RESTON, Va. — Calling childhood illiteracy a "national emergency," Texas Gov. George W. Bush unveiled a five-year, $5-billion proposal Tuesday to ensure that all American children can read by the end of third grade.
Bush's reading initiative would provide federal money to states to diagnose reading problems in kindergarten and first grade. It would pay for training kindergarten and first-grade teachers in reading instruction. And it would fund research-based intervention programs, such as tutoring or summer school, for children with reading problems.
As part of the effort, which the Bush campaign figures would affect 920,000 largely poor children nationwide, the reading initiative would also push states to create ongoing reading assessment tests for students in grades three to eight.
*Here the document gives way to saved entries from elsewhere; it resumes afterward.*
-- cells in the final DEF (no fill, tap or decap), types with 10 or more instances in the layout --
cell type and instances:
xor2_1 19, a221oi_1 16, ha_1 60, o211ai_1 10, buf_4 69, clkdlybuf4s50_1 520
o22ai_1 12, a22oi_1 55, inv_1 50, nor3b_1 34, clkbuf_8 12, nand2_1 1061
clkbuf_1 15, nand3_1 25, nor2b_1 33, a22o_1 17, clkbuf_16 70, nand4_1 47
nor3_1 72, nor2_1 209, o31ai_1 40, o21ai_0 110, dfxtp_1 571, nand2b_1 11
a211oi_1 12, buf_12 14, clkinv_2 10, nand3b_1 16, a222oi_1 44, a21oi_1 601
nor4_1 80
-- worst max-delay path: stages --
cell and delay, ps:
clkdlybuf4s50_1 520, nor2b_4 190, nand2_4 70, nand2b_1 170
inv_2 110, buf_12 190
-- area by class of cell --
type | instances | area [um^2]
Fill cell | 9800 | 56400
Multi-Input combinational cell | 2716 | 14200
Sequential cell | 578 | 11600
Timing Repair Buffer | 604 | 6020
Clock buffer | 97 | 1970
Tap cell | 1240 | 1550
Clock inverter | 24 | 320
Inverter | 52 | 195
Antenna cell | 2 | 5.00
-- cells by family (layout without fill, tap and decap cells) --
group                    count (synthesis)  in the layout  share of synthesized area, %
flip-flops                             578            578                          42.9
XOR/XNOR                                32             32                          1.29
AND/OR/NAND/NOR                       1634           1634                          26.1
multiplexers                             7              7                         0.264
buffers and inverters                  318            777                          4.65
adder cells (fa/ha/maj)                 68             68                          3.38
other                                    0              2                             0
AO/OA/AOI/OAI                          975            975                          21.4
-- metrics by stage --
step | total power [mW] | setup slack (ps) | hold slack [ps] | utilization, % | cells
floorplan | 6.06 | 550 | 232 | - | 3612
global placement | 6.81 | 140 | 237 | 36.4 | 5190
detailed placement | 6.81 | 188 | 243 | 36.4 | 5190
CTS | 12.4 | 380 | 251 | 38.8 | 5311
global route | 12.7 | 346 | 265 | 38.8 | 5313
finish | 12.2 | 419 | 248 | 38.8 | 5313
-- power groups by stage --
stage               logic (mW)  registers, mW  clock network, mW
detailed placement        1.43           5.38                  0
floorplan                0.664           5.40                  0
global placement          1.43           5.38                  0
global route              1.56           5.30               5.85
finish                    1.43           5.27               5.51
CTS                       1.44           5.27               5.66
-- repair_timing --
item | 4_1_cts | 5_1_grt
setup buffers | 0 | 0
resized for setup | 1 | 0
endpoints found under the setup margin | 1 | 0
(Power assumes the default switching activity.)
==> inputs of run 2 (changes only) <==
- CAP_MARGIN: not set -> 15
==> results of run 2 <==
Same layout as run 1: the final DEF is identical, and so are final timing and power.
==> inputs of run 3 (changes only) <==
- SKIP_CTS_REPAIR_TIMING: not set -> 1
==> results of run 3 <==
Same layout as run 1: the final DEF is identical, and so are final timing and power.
[config.mk]
export PLATFORM = sky130hd
export DESIGN_NAME = sha_round_ctrl
export DESIGN_NICKNAME = d
export VERILOG_FILES = /design/src/rtl/sha_round_ctrl.sv
export SDC_FILE = /design/constraint.sdc
export NUM_CORES = 1
export LEC_CHECK = 0
export CELL_PAD_IN_SITES_DETAIL_PLACEMENT = 1
export CELL_PAD_IN_SITES_GLOBAL_PLACEMENT = 2
export CORE_MARGIN = 2
export CORE_UTILIZATION = 29
export DETAILED_ROUTE_END_ITERATION = 16
export PLACE_DENSITY_LB_ADDON = 0.12
export SYNTH_ARGS = -nofsm -noshare
export SYNTH_HDL_FRONTEND = slang
export SYNTH_SLANG_ARGS = --single-unit
[constraint.sdc]
create_clock -name clk_fsm -period 2.55 [get_ports clk_fsm]
set_clock_uncertainty 0.15 [all_clocks]
set_input_delay 0.51 -clock clk_fsm [delete_from_list [all_inputs] [get_ports clk_fsm]]
set_output_delay 0.51 -clock clk_fsm [all_outputs]
set_load 0.02 [all_outputs]
[src/rtl/sha_round_ctrl.sv]
// sha_round_ctrl: SHA-2 round controller with chained multi-block intake and digest hold.
// Define SHA_ROUND_CTRL_ABORT_EN to make abort cancel a message in progress.
module sha_round_ctrl #(
  parameter int ROUNDS     = 64,
  parameter int ROUND_W    = 7,
  parameter int PRE_CYCLES = 1,
  parameter int BLK_W      = 8
) (
  input  logic               clk_fsm,
  input  logic               rst_fsm_n,
  input  logic               block_valid,
  input  logic               block_last,
  output logic               block_ready,
  input  logic               digest_ack,
  input  logic               abort,
  output logic               load_block,
  output logic               init_h,
  output logic               rotate_W,
  output logic               round_enable,
  output logic [ROUND_W-1:0] round,
  output logic               enable_last_addition,
  output logic               digest_valid,
  output logic               busy,
  output logic [BLK_W-1:0]   blk_count
);
  localparam int PRE_W = PRE_CYCLES > 1 ? $clog2(PRE_CYCLES) : 1;
  typedef enum logic [2:0] {IDLE, PRE, RND, LAST_ADD, WAIT_BLK, RESULT} state_t;
  state_t state, nxt;
  logic [PRE_W-1:0] pre_cnt, pre_nxt;
  logic [ROUND_W-1:0] round_nxt;
  logic [BLK_W-1:0] blk_nxt;
  logic last_flag, last_nxt, accept, kill, load_nxt;
  assign accept = block_valid & block_ready;
`ifdef SHA_ROUND_CTRL_ABORT_EN
  assign kill = abort & (state != IDLE);
`else
  logic unused_abort;
  assign unused_abort = abort;
  assign kill = 1'b0;
`endif
  always_comb begin
    nxt = state;
    pre_nxt = '0;
    round_nxt = '0;
    blk_nxt = blk_count;
    last_nxt = last_flag;
    case (state)
      IDLE, WAIT_BLK: if (accept) begin
        nxt = PRE;
        last_nxt = block_last;
        blk_nxt = state == IDLE ? BLK_W'(1) : (&blk_count ? blk_count : blk_count + BLK_W'(1));
      end
      PRE: begin
        pre_nxt = pre_cnt + PRE_W'(1);
        if (pre_cnt == PRE_W'(PRE_CYCLES - 1)) nxt = RND;
      end
      RND: begin
        round_nxt = round + ROUND_W'(1);
        if (round == ROUND_W'(ROUNDS - 1)) begin
          nxt = LAST_ADD;
          round_nxt = '0;
        end
      end
      LAST_ADD: nxt = last_flag ? RESULT : WAIT_BLK;
      RESULT: if (digest_ack) nxt = IDLE;
      default: nxt = IDLE;
    endcase
    if (kill) begin
      nxt = IDLE;
      round_nxt = '0;
      blk_nxt = '0;
    end
    load_nxt = nxt == PRE && (state == IDLE || state == WAIT_BLK);
  end
  // outputs are registered from the next state so they align with it
  always_ff @(posedge clk_fsm) begin
    if (!rst_fsm_n) begin
      state <= IDLE;
      pre_cnt <= '0;
      last_flag <= 1'b0;
      block_ready <= 1'b0;
      load_block <= 1'b0;
      init_h <= 1'b0;
      rotate_W <= 1'b0;
      round_enable <= 1'b0;
      round <= '0;
      enable_last_addition <= 1'b0;
      digest_valid <= 1'b0;
      busy <= 1'b0;
      blk_count <= '0;
    end else begin
      state <= nxt;
      pre_cnt <= pre_nxt;
      last_flag <= last_nxt;
      block_ready <= nxt == IDLE || nxt == WAIT_BLK;
      load_block <= load_nxt;
      init_h <= load_nxt && blk_nxt == BLK_W'(1);
      rotate_W <= nxt == PRE || nxt == RND;
      round_enable <= nxt == RND;
      round <= round_nxt;
      enable_last_addition <= nxt == LAST_ADD;
      digest_valid <= nxt == RESULT;
      busy <= nxt != IDLE;
      blk_count <= blk_nxt;
    end
  end
endmodule

* Word level (Yosys, flattened, before mapping) *
Index checks and enable logic that the tools add are counted.

storage, ports and cells
  register bits after elaboration = 28
  output and inout port bits = 23
  word-level logic and storage cells = 54

operators by class
  add/sub/neg operators = 3
  equal/unequal tests = 12
  multiplexer cells = 10
  bitwise operators = 3
  reductions and logical operators = 13

operators with widths
  operator                                             count
  two-way mux 8 bit                                    4
  case mux 3 bit (5 select lines)                      1
  equality test 3 x 2 -> 1 bit, second input constant  4
  equality test 3 bit, second input constant           4
  two-way mux 3 bit                                    4
  adder 8 x 1 -> 8 bit, second input constant          1
  equality test 8 x 1 -> 1 bit, second input constant  1
  AND reduction 8 bit                                  1
  adder 7 x 1 -> 7 bit, second input constant          1
  equality test 7 x 6 -> 1 bit, second input constant  1
  equality test 3 x 1 -> 1 bit, second input constant  2
  zero test 3 bit                                      2
  AND reduction 2 bit                                  2
  logical OR 1 bit                                     3
  nonzero test 3 bit                                   1
  OR reduction 3 bit                                   1
  logical AND 1 bit                                    2
  inverter 1 bit                                       2
  OR reduction 2 bit                                   1
  adder 1 bit, second input constant                   1
  AND 1 bit                                            1
  two-way mux 1 bit                                    1

* Depth between registers and ports, before layout *
Gate-level depths: netlist (run 1).

  word-level depth = 7
  depth in mapped cells = 7
  mapped depth without buffers = 6

* Worst setup path before layout (run 1) *
Ideal clock, no wire load.

  kind = reg-to-reg
  start = reg round[0]
  end = reg init_h
  arrival time = 2,004 ps
  slack = 309 ps
  stages on the path, launching flop included = 7
  buffers on the path = 0
  period minus slack after synthesis = 2,241 ps
  cell sequence = dfxtp_1 > ha_1 > nand3_1 > or3_4 > o311ai_4 > nand4_1 > nor4_2

on the way
  word-level cells in the longest chain between the ends = 6

RTL lines
  what                             line  text
  start: declaration               20    output logic [ROUND_W-1:0] round,
  start signal: assignment         100   round <= round_nxt;
  equality test 7 x 6 -> 1 bit     59    if (round == ROUND_W'(ROUNDS - 1)) begin
  two-way mux 3 bit                59
  case mux 3 bit (5 select lines)  47    case (state)
  equality test 3 x 1 -> 1 bit     73    load_nxt = nxt == PRE && (state == IDLE || state == WAIT_BLK);
  logical AND 1 bit                73
  logical AND 1 bit                97    init_h <= load_nxt && blk_nxt == BLK_W'(1);
  end signal: assignment           83    init_h <= 1'b0;
  end signal: assignment           97
  end: declaration                 17    output logic init_h,

No other way between the ends.
A chain may end at the register's enable or synchronous reset.

* Final worst setup path (run 1) *
Ends and elaborated chain as after synthesis.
And it would allow parents to pull their children from schools that accept federal money but still fail to teach children to read after three years; such parents could use federal vouchers to send their children to private schools.
Bush unveiled his plan in the fourth major education speech of his White House campaign, part of a continuing effort to make the issue a cornerstone of his candidacy and to appeal to centrist voters, particularly women. He also used the occasion to paint strong differences between himself, Democratic opponent Al Gore and conservative Republicans, who would leave education policy for the states to decide.
"This plan is different," Bush said at a forum of Asian American business leaders. "It's different from my opponent's. It's different from the [Clinton] administration's. And it's different from those who say there is no federal role for education."
The plan, which would give states some latitude in choosing diagnostic tools and intervention efforts, "is different from those who would throw money into schools without reforming them," he continued.
Eschewing his regular stump speech lines--"I don't want to be the federal superintendent of schools," and "I'm not running for national principal"--Bush told the group that he will "spend more on schools, but I will expect more from our schools."
Education experts applauded Bush's vision when asked about his plan Tuesday, but they also questioned some of the fine print.
Arthur Levine, president of Teachers College at Columbia University, called Bush's effort "laudatory," but he said that there are some "odd parts" to it.
"Do we need a program like this? Absolutely," he said. "It's exciting to see the federal government weighing in to an area as important as this. . . . [But] one would ask, 'Why not just make a heavy investment in preschool?' Don't wait until the kids are broken. . . . This is a repair program. It makes more sense to prepare them."
Universal preschool for all 4-year-olds is one of the cornerstones of Vice President Gore's education proposal. The two presidential candidates have been duking it out regularly over school issues since the primary season basically ended in mid-March. Both see education as a way to attract moderate voters, particularly women.
Early polls show Bush running even with Gore on education issues, a traditional Democratic strength.
Gore has proposed using $115 billion of the expected federal budget surplus over 10 years--in addition to current spending--to fund universal preschool and to continue the Clinton administration's class-size reduction efforts. He also wants to triple the number of charter schools and expand Head Start.
"Bush's plan does not address big issues," such as preschool, expansion and improvement of aging schools and teacher hiring, says Doug Hattaway, a Gore spokesman.
In addition, he argued, the administration already "set the goal of helping children learn to read by the end of third grade in 1996 in the America Reads Challenge. Bush's idea of leadership is to follow up on good ideas that have already been enacted."
Under the Bush plan, which the Texan calls "Reading First," the federal government would spend $5 million annually for five years to diagnose an estimated 1.64 million disadvantaged children. It would spend $90 million annually to train teachers in reading instruction.
The biggest chunk of the initiative would go to direct intervention--at least $900 million a year, or about $1,100 a year for every one of the 920,000 children that the campaign's education experts estimate will need extra help. Bush aides said the money would come from the projected federal budget surplus.
"With this kind of resources, more than three-quarters of these kids will be helped and remediated," says Margaret La Montagne, Bush's education policy advisor, who described the plan as based on a Texas program.
Bush himself admits that his push for more federal education funding is a far cry from the Republican mantra of just four years ago--dismantle the federal Department of Education--a position that many conservatives still hold.